Because the brain, having detected the sounds of gunshots in the past, didn’t have the need to fill in that information. It took cognitive resources from that receptor and moved them elsewhere.
The “tunnel vision” that some focus on in the range-world “scan” after shooting is actually an instinctive focus on the threat. It’s truly instinctive, a survival mechanism. The problem that focus phenomenon fails to address is flanking assaults and other potential victims wandering into the middle of the battle.
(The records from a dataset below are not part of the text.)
From an optimization exercise on the open Yosys and OpenROAD flow, aimed at small area, a short achievable clock period and few clock cycles per item; shortcuts taken in it are not production practice. The RTL was checked by simulation tests, not by an equivalence proof against the original design. Power and IR drop assume default switching activity.

<file path="flow/run.sh">
#!/bin/bash
# synth_recipe.tcl (not shown) runs the flow's synth.tcl, then flattens the netlist and writes it again
# the make line also repeats each setting of config.mk as NAME=value (left out here)
make -C /OpenROAD-flow-scripts/flow DESIGN_CONFIG=/design/flow/config.mk WORK_HOME=/design/flow/orfs CLKGATE_MAP_FILE= SYNTH_SCRIPT=/design/flow/synth_recipe.tcl finish
</file>
<file path="flow/config.mk">
export PLATFORM = sky130hd
export DESIGN_NAME = TopMod2
export DESIGN_NICKNAME = TopMod2
export VERILOG_FILES = /design/flow/design.v
export SDC_FILE = /design/flow/constraint.sdc
export NUM_CORES = 4
export LEC_CHECK = 0
export CAP_MARGIN = 20
export CORE_MARGIN = 2
export CORE_UTILIZATION = 40
export SLEW_MARGIN = 20
export SYNTH_MEMORY_MAX_BITS = 65536
</file>
<file path="flow/constraint.sdc">
create_clock -name core_clock -period 10.0 [get_ports {clk}]
set_input_delay 2.0000 -clock core_clock [delete_from_list [all_inputs] [get_ports {clk}]]
set_output_delay 2.0000 -clock core_clock [all_outputs]
set_load 0.01 [all_outputs]
</file>
<file path="flow/design.v">
module deinterleaver (
    input            clk,
    input            reset,
    input      [3:0] in_bits,
    input            data_ready,
    output reg       in_ready,
    output reg       rd_act,      
    output reg [2:0] rd_cyc,      
    output reg [1:0] rd_grp,      
    output     [3:0] rd_sym       
);
    reg [3:0] din_q;
    reg       xfer_q;
    reg [4:0] acc;                
    reg [4:0] wptr;               
    reg [1:0] full;
    reg [3:0] buf0 [0:7];
    reg [3:0] buf1 [0:7];
    wire rb = rd_grp[0];
    wire wlast = xfer_q && (wptr[2:0] == 3'd7);
    wire [1:0] full_nx = full | {wlast && wptr[3], wlast && !wptr[3]};
    wire rd_done = rd_act && (rd_cyc == 3'd7);
    function ok_idx;
        input [4:0] x;
        begin
            ok_idx = (x[2:0] != 3'd0) || !full[x[3]] ||
                     (rd_act && (rb == x[3]) && (rd_cyc >= 3'd5));
        end
    endfunction
    wire [3:0] n7 = rb ? buf1[7] : buf0[7];
    wire [3:0] n6 = rb ? buf1[6] : buf0[6];
    wire [3:0] n5 = rb ? buf1[5] : buf0[5];
    wire [3:0] n4 = rb ? buf1[4] : buf0[4];
    wire [3:0] n3 = rb ? buf1[3] : buf0[3];
    wire [3:0] n2 = rb ? buf1[2] : buf0[2];
    wire [3:0] n1 = rb ? buf1[1] : buf0[1];
    wire [3:0] n0 = rb ? buf1[0] : buf0[0];
    wire [1:0] k = rd_cyc[2:1];
    assign rd_sym = rd_cyc[0] ? {n3[k], n2[k], n1[k], n0[k]}
                              : {n7[k], n6[k], n5[k], n4[k]};
    always @(posedge clk) begin
        din_q <= in_bits;
        if (xfer_q) begin
            if (wptr[3]) buf1[wptr[2:0]] <= din_q;
            else         buf0[wptr[2:0]] <= din_q;
        end
        if (reset) begin
            xfer_q   <= 1'b0;
            in_ready <= 1'b1;
            acc      <= 5'd0;
            wptr     <= 5'd0;
            full     <= 2'b00;
            rd_act   <= 1'b0;
            rd_cyc   <= 3'd0;
            rd_grp   <= 2'd0;
        end else begin
            xfer_q   <= data_ready && in_ready;
            acc      <= acc + (data_ready && in_ready);
            in_ready <= ok_idx(acc) && (!in_ready || ok_idx(acc + 5'd1));
            if (xfer_q) wptr <= wptr + 5'd1;
            full <= full_nx & ~{rd_done && rb, rd_done && !rb};
            if (rd_act) begin
                rd_cyc <= rd_cyc + 3'd1;
                if (rd_done) begin
                    rd_grp <= rd_grp + 2'd1;
                    rd_act <= full_nx[!rb];
                end
            end else begin
                rd_act <= full_nx[rb];
            end
        end
    end
endmodule
module serial_to_pair (
    input  [7:0] m_in,       
    input        first,      
    input  [3:0] r,          
    output [7:0] m_out,      
    output [7:0] pp,         
    output [1:0] pp_end      
);
    function [1:0] bm;
        input [1:0] s; input u; input r1; input r2;
        begin
            bm = (r1 ^ (u ^ s[0] ^ s[1])) + (r2 ^ (u ^ s[1]));
        end
    endfunction
    reg [3:0] M [0:3];
    reg [3:0] N1 [0:3];
    reg [3:0] N2 [0:3];
    reg [3:0] A, B, mn;
    reg D1 [0:3];
    reg D2 [0:3];
    reg [1:0] P [0:3];
    reg [1:0] mi, e0, e1, en;
    integer ns;
    always @(*) begin
        M[0] = first ? 4'd0 : {2'b00, m_in[1:0]};
        M[1] = first ? 4'd7 : {2'b00, m_in[3:2]};
        M[2] = first ? 4'd7 : {2'b00, m_in[5:4]};
        M[3] = first ? 4'd7 : {2'b00, m_in[7:6]};
        for (ns = 0; ns < 4; ns = ns + 1) begin
            A = M[ns >> 1]     + bm(ns >> 1, ns & 1, r[3], r[2]);
            B = M[2 + (ns >> 1)] + bm(2 + (ns >> 1), ns & 1, r[3], r[2]);
            if (A < B) begin N1[ns] = A; D1[ns] = 1'b0; end
            else       begin N1[ns] = B; D1[ns] = 1'b1; end
        end
        for (ns = 0; ns < 4; ns = ns + 1) begin
            A = N1[ns >> 1]     + bm(ns >> 1, ns & 1, r[1], r[0]);
            B = N1[2 + (ns >> 1)] + bm(2 + (ns >> 1), ns & 1, r[1], r[0]);
            if (A < B) begin N2[ns] = A; D2[ns] = 1'b0; end
            else       begin N2[ns] = B; D2[ns] = 1'b1; end
        end
        for (ns = 0; ns < 4; ns = ns + 1) begin
            mi = {D2[ns], ns[1]};
            P[ns] = {D1[mi], D2[ns]};
        end
        mn = N2[0];
        if (N2[1] < mn) mn = N2[1];
        if (N2[2] < mn) mn = N2[2];
        if (N2[3] < mn) mn = N2[3];
        e0 = (N2[0] < N2[1]) ? 2'd0 : 2'd1;
        e1 = (N2[2] < N2[3]) ? 2'd2 : 2'd3;
        en = (N2[e0] < N2[e1]) ? e0 : e1;
    end
    wire [3:0] n0 = N2[0] - mn, n1 = N2[1] - mn, n2 = N2[2] - mn, n3 = N2[3] - mn;
    assign m_out = {n3[1:0], n2[1:0], n1[1:0], n0[1:0]};
    assign pp = {P[3], P[2], P[1], P[0]};
    assign pp_end = P[en];
endmodule
module vitebri (
    input             clk,
    input             reset,
    input             rd_act,
    input      [2:0]  rd_cyc,
    input      [1:0]  rd_grp,
    input      [3:0]  rd_sym,
    output     [61:0] data_out,
    output reg        valid_output
);
    reg [3:0] sym;
    reg       act_a, first_a, last_a;
    reg [7:0] M;
    reg [1:0] sel0, sel1, sel2, sel3;
    reg       act_p, last_p;
    reg [61:0] P0, P1, P2, P3;
    wire [7:0] m_nx, pp;
    wire [1:0] pp_end;
    serial_to_pair acs (
        .m_in(M), .first(first_a), .r(sym),
        .m_out(m_nx), .pp(pp), .pp_end(pp_end)
    );
    function [61:0] pick;
        input [1:0] s;
        input [61:0] a0, a1, a2, a3;
        begin
            case (s)
                2'd0: pick = {a0[59:0], s};
                2'd1: pick = {a1[59:0], s};
                2'd2: pick = {a2[59:0], s};
                default: pick = {a3[59:0], s};
            endcase
        end
    endfunction
    always @(posedge clk) begin
        sym <= rd_sym;
        first_a <= (rd_cyc == 3'd0) && (rd_grp == 2'd0);
        last_a  <= (rd_cyc == 3'd7) && (rd_grp == 2'd3);
        if (act_a) begin
            M <= m_nx;
            sel0 <= last_a ? pp_end : pp[1:0];
            sel1 <= pp[3:2];
            sel2 <= pp[5:4];
            sel3 <= pp[7:6];
        end
        last_p <= last_a;
        if (act_p) begin
            P0 <= pick(sel0, P0, P1, P2, P3);
            P1 <= pick(sel1, P0, P1, P2, P3);
            P2 <= pick(sel2, P0, P1, P2, P3);
            P3 <= pick(sel3, P0, P1, P2, P3);
        end
        if (reset) begin
            act_a <= 1'b0;
            act_p <= 1'b0;
            valid_output <= 1'b0;
        end else begin
            act_a <= rd_act;
            act_p <= act_a;
            valid_output <= act_p && last_p;
        end
    end
    genvar t;
    generate
        for (t = 0; t < 62; t = t + 1) begin : g_out
            assign data_out[t] = P0[61 - t];
        end
    endgenerate
endmodule
module TopMod2 (
    input clk,
    input reset,
    input [3:0] file_in_bits,
    input data_ready,
    output wire in_ready,
    output wire [61:0] decoded_data,
    output wire decoded_valid
);
    wire       rd_act;
    wire [2:0] rd_cyc;
    wire [1:0] rd_grp;
    wire [3:0] rd_sym;
    deinterleaver deinterleaver_inst (
        .clk(clk),
        .reset(reset),
        .in_bits(file_in_bits),
        .data_ready(data_ready),
        .in_ready(in_ready),
        .rd_act(rd_act),
        .rd_cyc(rd_cyc),
        .rd_grp(rd_grp),
        .rd_sym(rd_sym)
    );
    vitebri vitebri_inst (
        .clk(clk),
        .reset(reset),
        .rd_act(rd_act),
        .rd_cyc(rd_cyc),
        .rd_grp(rd_grp),
        .rd_sym(rd_sym),
        .data_out(decoded_data),
        .valid_output(decoded_valid)
    );
endmodule
</file>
It also can create a perceived increase in visual acuity, seen in some reports as “I could see the hollow-points of the bullets in the chamber of his revolver.” In the same reports, you’ll see the officer didn’t notice a pedestrian twenty feet behind and to the side of the attacker.
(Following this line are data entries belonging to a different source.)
This design comes from an exercise in tuning for small area on the open sky130 flow, not from production work. In this exercise RTL edits were held to simulation tests only and were not proved equivalent to the original. Power figures rest on the tool's default switching activity, not on a simulated workload.

## flow/design.v (module list and top-level ports; edited modules follow where they fit)
// module ALUControl: 97 lines
// module Alu: 59 lines
// module BTR: 8 lines
// module CLA_4_bit: 13 lines
// module CLA_16_bit: 8 lines
// module DataForwardingUnit: 13 lines
// module HazardDetectionUnit: 51 lines
// module I_Decode: 98 lines
// module I_Execute: 108 lines
// module I_Fetch: 122 lines
// module I_Memory: 69 lines
// module I_WriteBack: 23 lines
// module Rotate_Rshifter: 10 lines
// module RegIdentifier: 272 lines
// module fulladder4: 11 lines
// module fulladder16: 9 lines
// module SignExtend11_16: 5 lines
// module adder: 13 lines
// module cache: 54 lines
// module cache_2way: 110 lines
// module control: 598 lines
// module decoder3_8: 15 lines
// module dff: 11 lines
// module dffe: 15 lines
// module Rotate_Lshifter: 10 lines
// module Shift_Lshifter: 10 lines
// module mem_system: 87 lines
// module mem_system_ctrl: 48 lines
// module memc: 23 lines
// module memv: 22 lines
// module mux2_1: 11 lines
// module mux4_1: 12 lines
// module mux8_1: 9 lines
// module nand2: 5 lines
// module nor2: 5 lines
// module not1: 5 lines
// module reg_16bit: 35 lines
// module rf: 28 lines
// module rf_bypass: 23 lines
// module Logical_Rshifter: 10 lines
// module shifter: 12 lines
// module statelogic: 104 lines
// module statereg: 11 lines
// module xor2: 5 lines
// module proc: 234 lines
module proc ( 
   err, 
   imem_addr, imem_wdata, imem_wr, imem_rd,
   dmem_addr, dmem_wdata, dmem_wr, dmem_rd,
   clk, rst, imem_rdata, dmem_rdata
   );
  // ...
==> flow/run.sh <==
#!/bin/bash
# synth_recipe.tcl (not shown) runs the flow's synth.tcl, then flattens the netlist and writes it again
# the make line also repeats each setting of config.mk as NAME=value (left out here)
make -C /OpenROAD-flow-scripts/flow DESIGN_CONFIG=/design/flow/config.mk WORK_HOME=/design/flow/orfs CLKGATE_MAP_FILE= SYNTH_SCRIPT=/design/flow/synth_recipe.tcl finish
==> flow/config.mk <==
export PLATFORM = sky130hd
export DESIGN_NAME = proc
export DESIGN_NICKNAME = proc
export VERILOG_FILES = /design/flow/design.v
export SDC_FILE = /design/flow/constraint.sdc
export NUM_CORES = 4
export LEC_CHECK = 0
export CAP_MARGIN = 20
export CELL_PAD_IN_SITES_DETAIL_PLACEMENT = 1
export CELL_PAD_IN_SITES_GLOBAL_PLACEMENT = 2
export CORE_MARGIN = 2
export CORE_UTILIZATION = 30
export PLACE_DENSITY = 0.5
export SLEW_MARGIN = 20
==> flow/constraint.sdc <==
create_clock -name core_clock -period 18.0 [get_ports {clk}]
set_input_delay 3.6000 -clock core_clock [delete_from_list [all_inputs] [get_ports {clk}]]
set_output_delay 3.6000 -clock core_clock [all_outputs]
set_load 0.01 [all_outputs]
==> qor.csv, run 1 <==
stage,metric,value,unit
run_status,status,timing/DRC/antenna clean,
yosys,synth_compound_area_frac,0.0853,
yosys,ys_ff_latch,5312,
clocking,cts_root_buf,clkbuf_16,
global_routing,use_met2,0.414,
pwr,powerClk,13000,uW
yosys,synthXorXnorAreaFrac,0.00323,
pwr,p_clk_frac,0.385,
finish,nonClkBufAreaFrac,0.0249,
pwr,p_comb,6720,uW
pwr,peakVddDrop,0.176,mV
die,row_count,329,
pwr,intPower,22100,uW
finish,final_area,275000,um2
detailed_routing,top_layer_used,met5,
clocking,clk_pin_slew,70,ps
timing,setup_violations,0,
placed_design,pre_cts_ws,1200,ps
critical_path,endpoint,imem_wdata[8],
clocking,post_cts_buffers,0,
pwr,p_seq,14000,uW
global_routing,track_usage,0.257,
die,die_area,811000,um2
global_routing,grt_pass1_vias,178440,
timing,maxClockFrequency,56.9,MHz
yosys,yosysMostFrequentCell,nor2_1,
yosys,synthTopCellsByArea,"edfxtp_1, nor2_1, nand2_1, dfxtp_1, clkbuf_1",
yosys,syn_area,241000,um2
==> module I_Fetch, before the edit <==
module I_Fetch(
	err,
	PCInc_FDq,
	Inst_FDq,
	Inst_F_Validq,
	NextPC_E,
	Stall_F,
	Branch,
	Jump,
	clk,
	rst,
	BranchNOPF,
	Stall_D,
	DataMemStall,
	imem_addr,
	imem_wdata,
	imem_wr,
	imem_rd,
	imem_rdata
	);
input [15:0] NextPC_E;
input Stall_F, Branch, Jump, clk, rst, BranchNOPF, Stall_D, DataMemStall;
output [15:0] PCInc_FDq, Inst_FDq;
output err, Inst_F_Validq;
output [15:0] imem_addr, imem_wdata;
output imem_wr, imem_rd;
input [15:0] imem_rdata;
wire [15:0] PC, PC_Dff, PC_MuxOut, PC_Temp, Inst_F,Inst_F_Temp,Inst_F_Temp2, PCInc_F, PCInc_FDd, Inst_FDd,Inst_FDd_temp,NextPC_E2,NextPC_E3,NextPC_E4,NextPC_E5,NextPC_E6,PC_Dff_temp;
wire Inst_F_Validd;
wire CacheHit,Done,InstMemStall,valid,cacheBranch,cacheBranch2,cacheBranch3,cacheBranch4,cacheBranch5,cacheBranch6,cacheBranch7, DataMemStall_q,specialSignal,specialSignal2,specialSignal3,specialSignal4,specialSignal5,specialSignal6;
assign Inst_F_Validd = 1'b1;
assign cacheBranch = (Branch & InstMemStall) | (Jump & InstMemStall);
fulladder16 Adder1( .A(PC), .B(16'd2), .SUM(PCInc_F));
mem_system InstrMemory (.DataOut(Inst_F), .Done(Done), .Stall(InstMemStall), .CacheHit(CacheHit), .err(err), .Addr(PC_Temp), .DataIn(16'b0), .Rd(1'b1), .Wr(1'b0), .createdump(1'b0), .clk(clk), .rst(rst),.valid(valid), .mem_addr(imem_addr), .mem_wdata(imem_wdata), .mem_wr(imem_wr), .mem_rd(imem_rd), .mem_rdata(imem_rdata));
dff PC_reg [15:0] (.q(PC[15:0]), .d(PC_Dff[15:0]), .clk(clk), .rst(rst));
mux2_1 PCMux1 [15:0] (.InA(PCInc_FDd), .InB(NextPC_E), .S((Branch | Jump)), .Out(PC_MuxOut));
mux2_1 PCMux2 [15:0] (.InA(PC_MuxOut), .InB(PC), .S((Stall_F & ~Branch) | (InstMemStall & ~Branch & ~Jump) | (~startDffOut) | (~CacheHit & ~valid & ~Jump & ~Branch) | cacheBranch6), .Out(PC_Dff_temp));
mux2_1 PCMux4 [15:0] (.InA(PC_Dff_temp), .InB(NextPC_E6), .S(specialSignal6), .Out(PC_Dff));
 mux2_1 PCMux3 [15:0] (.InA(PC), .InB(16'b0), .S(cacheBranch | cacheBranch2 | cacheBranch3 |
cacheBranch4 | cacheBranch5 | cacheBranch6), .Out(PC_Temp));
mux2_1 Inst_F_Stall_Mux [15:0] (.InA(16'b0000100000000000), .InB(Inst_F), .S(StartDff2Out), .Out(Inst_F_Temp));
mux2_1 Inst_F_Stall_Mux2 [15:0] (.InA(16'b0000100000000000), .InB(Inst_F_Temp), .S(valid), .Out(Inst_F_Temp2));
mux4_1 FD_StallMux[15:0] (.InA(Inst_F_Temp2), .InB(Inst_FDq), .InC(16'b0000100000000000), .InD(Inst_FDq), .S({BranchNOPF,(Stall_D | InstMemStall)}), .Out(Inst_FDd_temp));
mux2_1 FD_StallMux3[15:0] (.InA(Inst_FDd_temp), .InB(16'b0000100000000000), .S((Branch | (InstMemStall & ~Stall_D)) | cacheBranch6), .Out(Inst_FDd));
mux2_1 FD_StallMux2[15:0] (.InA(PCInc_F), .InB(PCInc_FDq), .S((Stall_D | InstMemStall) | (~CacheHit & ~valid)), .Out(PCInc_FDd));
dff DataMemStall_dff (
	.q(DataMemStall_q),
	.d(DataMemStall),
	.clk(clk),
	.rst(rst));
dff Fetch_Decode_dff[32:0] (
	.q({PCInc_FDq, Inst_FDq,Inst_F_Validq}),
	.d({PCInc_FDd, Inst_FDd,Inst_F_Validd}),
	.clk(clk),
	.rst(rst));
dff start_dff (
	.q(startDffOut),
	.d(1'b1),
	.clk(clk),
	.rst(rst));
dff start_dff2 (
	.q(StartDff2Out),
	.d(startDffOut),
	.clk(clk),
	.rst(rst));
dff branch_stall_dff0 (
	.q(cacheBranch2),
	.d(cacheBranch),
	.clk(clk),
	.rst(rst));
dff branch_stall_dff1 (
	.q(cacheBranch3),
	.d(cacheBranch2),
	.clk(clk),
	.rst(rst));
dff branch_stall_dff2 (
	.q(cacheBranch4),
	.d(cacheBranch3),
	.clk(clk),
	.rst(rst));
dff branch_stall_dff3 (
	.q(cacheBranch5),
	.d(cacheBranch4),
	.clk(clk),
	.rst(rst));
dff branch_stall_dff4 (
	.q(cacheBranch6),
	.d(cacheBranch5),
	.clk(clk),
	.rst(rst));
dff branch_stall_dff5 (
	.q(cacheBranch7),
	.d(cacheBranch6),
	.clk(clk),
	.rst(rst));
assign specialSignal = DataMemStall_q & Jump & cacheBranch6 & cacheBranch5 & cacheBranch4 & cacheBranch3 & cacheBranch2 & ~cacheBranch & Done & ~DataMemStall & ~CacheHit;
dff branch_stall2_dff1 [16:0] (
	.q({specialSignal2,NextPC_E2}),
	.d({specialSignal,NextPC_E}),
	.clk(clk),
	.rst(rst));
dff branch_stall2_dff2 [16:0] (
	.q({specialSignal3,NextPC_E3}),
	.d({specialSignal2,NextPC_E2}),
	.clk(clk),
	.rst(rst));
dff branch_stall2_dff3 [16:0] (
	.q({specialSignal4,NextPC_E4}),
	.d({specialSignal3,NextPC_E3}),
	.clk(clk),
	.rst(rst));
dff branch_stall2_dff4 [16:0] (
	.q({specialSignal5,NextPC_E5}),
	.d({specialSignal4,NextPC_E4}),
	.clk(clk),
	.rst(rst));
dff branch_stall2_dff5 [16:0] (
	.q({specialSignal6,NextPC_E6}),
	.d({specialSignal5,NextPC_E5}),
	.clk(clk),
	.rst(rst));
endmodule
Hence “tunnel vision.” Some report the severity such that there appeared a darkened ring or a loss of peripheral focus around the threat.
Finally, there’s cognitive dissonance, not the kind that the current ‘blue checks’ allege on Twitter, but a cascade of information that jumbles the re-telling of the tale. This can present – and often does – as recalling the individual events of the encounter in a different order from which they happened.
Have you ever processed a drunk driver, got all the arrest, seizure, chem testing, booking and ID completed, then sit down to write a report … and find that you got some part of the process out of order?
It happened to me. In the era of the word processing computer, that was no big deal. When we hand-wrote or dictated reports, it was a big deal. “Oh, yeah – I better put that in or it’ll look like I didn’t have cause to arrest.”
Well, that happens in critical incident reporting/interviews too. It’s real and it should be expected.
Cognitive dissonance can also appear as an apparent over-concern with a trivial matter that occurred during a critical incident. The story often told is of an officer who’d been in a fight for his life that ended with the death of his attacker. The officer, shaken and injured, looked down and touched the knee of the rather expensive uniform trousers which had been ripped in the fight.
“Damn,” he was reported to have said. “It’s hard enough to get uniforms out of this outfit and now I lost another pair of pants.”
To say that while standing in proximity of the corpse of the person you had to kill so you could stay alive could be – and likely will be – repeated in a way to make you appear a callous SOB.
These psycho-physiological changes affect your perception of the event – but don’t affect the crime scene. The apparent inconsistencies they create can affect your credibility throughout the phases of investigation.
Remember the phases of “second-guessing” if you are part of a police agency:
The department investigation – in policy, out of policy, or criminal referral;
District Attorney - criminal investigation;
State litigation- criminal (e.g., manslaughter) and civil (e.g., wrongful death), and
Federal – criminal (FBI, civil rights case) and civil litigation (violation of civil rights under color of lawful authority).
Knowing how your mind and body works and how that function can affect your report of the incident is just another phase of “winning the fight.”